# TASK GOAL:
The answer must consist of every line below that holds the word "inverter".

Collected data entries
◇ ◇ ◇ ◇
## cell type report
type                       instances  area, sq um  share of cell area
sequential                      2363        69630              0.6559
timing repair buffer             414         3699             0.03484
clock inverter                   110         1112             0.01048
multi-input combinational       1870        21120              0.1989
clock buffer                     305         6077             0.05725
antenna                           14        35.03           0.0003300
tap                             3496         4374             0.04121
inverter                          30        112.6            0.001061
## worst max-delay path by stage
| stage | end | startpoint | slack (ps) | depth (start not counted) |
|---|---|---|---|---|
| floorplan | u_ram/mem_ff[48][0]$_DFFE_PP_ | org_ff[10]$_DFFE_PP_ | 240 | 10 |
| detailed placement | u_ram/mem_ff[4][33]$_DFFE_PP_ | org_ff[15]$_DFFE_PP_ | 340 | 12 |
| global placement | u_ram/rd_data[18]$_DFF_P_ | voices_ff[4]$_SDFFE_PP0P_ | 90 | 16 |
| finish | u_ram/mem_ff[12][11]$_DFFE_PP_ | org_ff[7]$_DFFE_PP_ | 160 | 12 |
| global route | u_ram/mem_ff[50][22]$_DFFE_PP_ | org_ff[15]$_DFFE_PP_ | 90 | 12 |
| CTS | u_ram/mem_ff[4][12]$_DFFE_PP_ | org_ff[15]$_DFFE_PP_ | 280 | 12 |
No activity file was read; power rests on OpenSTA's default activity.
==> config.mk <==
export PLATFORM = sky130hd
export DESIGN_NAME = hsv_to_rgb_converter
export DESIGN_NICKNAME = d
export VERILOG_FILES = /design/src/hw/rtl/hsv2rgb_pkg.sv /design/src/hw/rtl/hsv2rgb_rdiv.sv /design/src/hw/rtl/hsv_to_rgb_converter.sv
export SDC_FILE = /design/constraint.sdc
export NUM_CORES = 2
export LEC_CHECK = 0
export ABC_AREA = 1
export ABC_CLOCK_PERIOD_IN_PS = 13600
export BUFFER_PORTS_ARGS = -buffer_cell sky130_fd_sc_hd__buf_2
export CAP_MARGIN = 30
export CORE_ASPECT_RATIO = 1.75
export CORE_UTILIZATION = 30
export DETAILED_ROUTE_END_ITERATION = 8
export MAX_ROUTING_LAYER = met4
export PLACE_DENSITY = 0.54
export SETUP_SLACK_MARGIN = 0.15
export SKIP_LAST_GASP = 1
export SYNTH_ARGS = -nofsm -noshare
export SYNTH_HDL_FRONTEND = slang
export SYNTH_SLANG_ARGS = --single-unit
==> constraint.sdc <==
create_clock -name clk_i -period 13.6 [get_ports clk_i]
set_clock_uncertainty 0.05 [all_clocks]
set_input_delay 4.08 -clock clk_i [delete_from_list [all_inputs] [get_ports clk_i]]
set_output_delay 4.08 -clock clk_i [all_outputs]
set_load 0.005 [all_outputs]
### src/rtl/core/x86_muldiv_decimal_adjust_unit_core.sv
// Multiply, divide and decimal-adjust unit for the 16-bit x86 integer ops.
// A transaction passes through one entry stage that forms the product and
// operand magnitudes, sixteen division cells in a chain (one quotient bit each,
// a restoring subtract of up to 17 bits), and one result stage that fixes
// signs, checks quotient range and performs the decimal adjusts. The chain
// advances whenever the output stage is free or being drained, so one
// transaction is taken every cycle in steady state.
// Divide error leaves AX, DX, CF and AF unchanged; OF is set only by multiplies.
module x86_muldiv_decimal_adjust_unit_core (
	input  logic          clk,
	input  logic          arst_n,
	input  logic          in_valid,
	output logic          in_ready,
	input  xmd_pkg::req_t in_data,
	output logic          out_valid,
	input  logic          out_ready,
	output xmd_pkg::rsp_t out_data
);
	import xmd_pkg::*;
`include "x86_muldiv_decimal_adjust_unit_core_macros.svh"

	lane_t chain [NumCells+1];
	logic  stall;
	rsp_t  rsp;

	// The pipeline only stops when a result is held and not being taken.
	assign stall = out_valid && !out_ready;
	assign in_ready = !stall;

	xmd_front u_front (
		.clk(clk), .arst_n(arst_n), .stall(stall),
		.in_valid(in_valid && in_ready), .req(in_data), .lane_out(chain[0])
	);

	for (genvar i = 0; i < NumCells; i++) begin : g_cell
		xmd_cell u_cell (
			.clk(clk), .arst_n(arst_n), .stall(stall),
			.lane_in(chain[i]), .lane_out(chain[i+1])
		);
	end

	work_t       w;
	logic [15:0] q, r;
	logic        de;
	logic [7:0]  al, old;
	logic        cf, af, hi;
	logic [15:0] ax2;

	always_comb begin
		w = chain[NumCells].w;
		rsp.acc_out = w.req.acc_in;
		rsp.data_out = w.req.data_in;
		rsp.carry_out = w.req.carry_in;
		rsp.aux_carry_out = w.req.aux_carry_in;
		rsp.overflow_out = 1'b0;
		rsp.divide_error = 1'b0;
		q = w.neg_q ? 16'd0 - w.quo : w.quo;
		r = w.neg_r ? 16'd0 - w.rem[15:0] : w.rem[15:0];
		de = 1'b0;
		hi = 1'b0;
		al = w.req.acc_in[7:0];
		old = al;
		cf = w.req.carry_in;
		af = w.req.aux_carry_in;
		ax2 = 16'd0;
		case (op_t'(w.req.req_type))
			OP_MUL, OP_IMUL: begin
				if (w.req.req_type == OP_MUL) begin
					hi = w.req.word_size ? (w.prod[31:16] != 16'd0) : (w.prod[15:8] != 8'd0);
				end else begin
					hi = w.req.word_size ? (w.prod[31:16] != {16{w.prod[15]}})
						: (w.prod[15:8] != {8{w.prod[7]}});
				end
				rsp.acc_out = w.prod[15:0];
				if (w.req.word_size) begin
					rsp.data_out = w.prod[31:16];
				end
				rsp.carry_out = hi;
				rsp.overflow_out = hi;
			end
			OP_DIV, OP_IDIV: begin
				// A word quotient magnitude fits in 16 bits only if the high half
				// of the dividend magnitude was below the divisor.
				if (w.div_zero) begin
					de = 1'b1;
				end else if (w.req.word_size) begin
					if (w.req.req_type == OP_DIV) begin
						de = w.ovf;
					end else begin
						de = w.ovf || (w.quo > (w.neg_q ? 16'h8000 : 16'h7FFF));
					end
				end else begin
					if (w.req.req_type == OP_DIV) begin
						de = (w.quo > 16'h00FF);
					end else begin
						de = (w.quo > (w.neg_q ? 16'h0080 : 16'h007F));
					end
				end
				if (!de) begin
					if (w.req.word_size) begin
						rsp.acc_out = q;
						rsp.data_out = r;
					end else begin
						rsp.acc_out = {r[7:0], q[7:0]};
					end
				end
			end
			OP_DAA, OP_DAS: begin
				if (al[3:0] > 4'd9 || af) begin
					af = 1'b1;
					al = (w.req.req_type == OP_DAS) ? old - 8'd6 : old + 8'd6;
					cf = cf || ((w.req.req_type == OP_DAS) ? (al >= old) : (al < old));
				end else begin
					af = 1'b0;
				end
				if (al > 8'h99 || cf) begin
					cf = 1'b1;
					al = (w.req.req_type == OP_DAS) ? al - 8'h60 : al + 8'h60;
				end else begin
					cf = 1'b0;
				end
				rsp.acc_out = {w.req.acc_in[15:8], al};
				rsp.carry_out = cf;
				rsp.aux_carry_out = af;
			end
			default: begin
				hi = (w.req.acc_in[3:0] > 4'd9) || w.req.aux_carry_in;
				ax2 = w.req.acc_in;
				if (hi) begin
					ax2 = (w.req.req_type == OP_AAA) ? w.req.acc_in + 16'd262
						: w.req.acc_in - 16'd262;
				end
				rsp.acc_out = {ax2[15:8], 4'h0, ax2[3:0]};
				rsp.carry_out = hi;
				rsp.aux_carry_out = hi;
			end
		endcase
		rsp.divide_error = de;
	end

	always_ff @(posedge clk or negedge arst_n) begin
		if (!arst_n) begin
			out_valid <= 1'b0;
		end else if (!stall) begin
			out_valid <= chain[NumCells].valid;
		end
	end

	always_ff @(posedge clk) begin
		if (!stall) begin
			out_data <= rsp;
		end
	end

	`XMD_ASSERT_NEXT(a_hold, out_valid && !out_ready, out_valid && $stable(out_data), "result lost")
	`XMD_ASSERT_IMPL(a_ready, out_valid && !out_ready, !in_ready, "accepted while stalled")
	`XMD_ASSERT_IMPL(a_de, out_valid && out_data.divide_error, !out_data.overflow_out, "OF with divide error")
endmodule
◇ ◇ ◇ ◇
# EXERCISE RESULT:
clock inverter                   110         1112             0.01048
inverter                          30        112.6            0.001061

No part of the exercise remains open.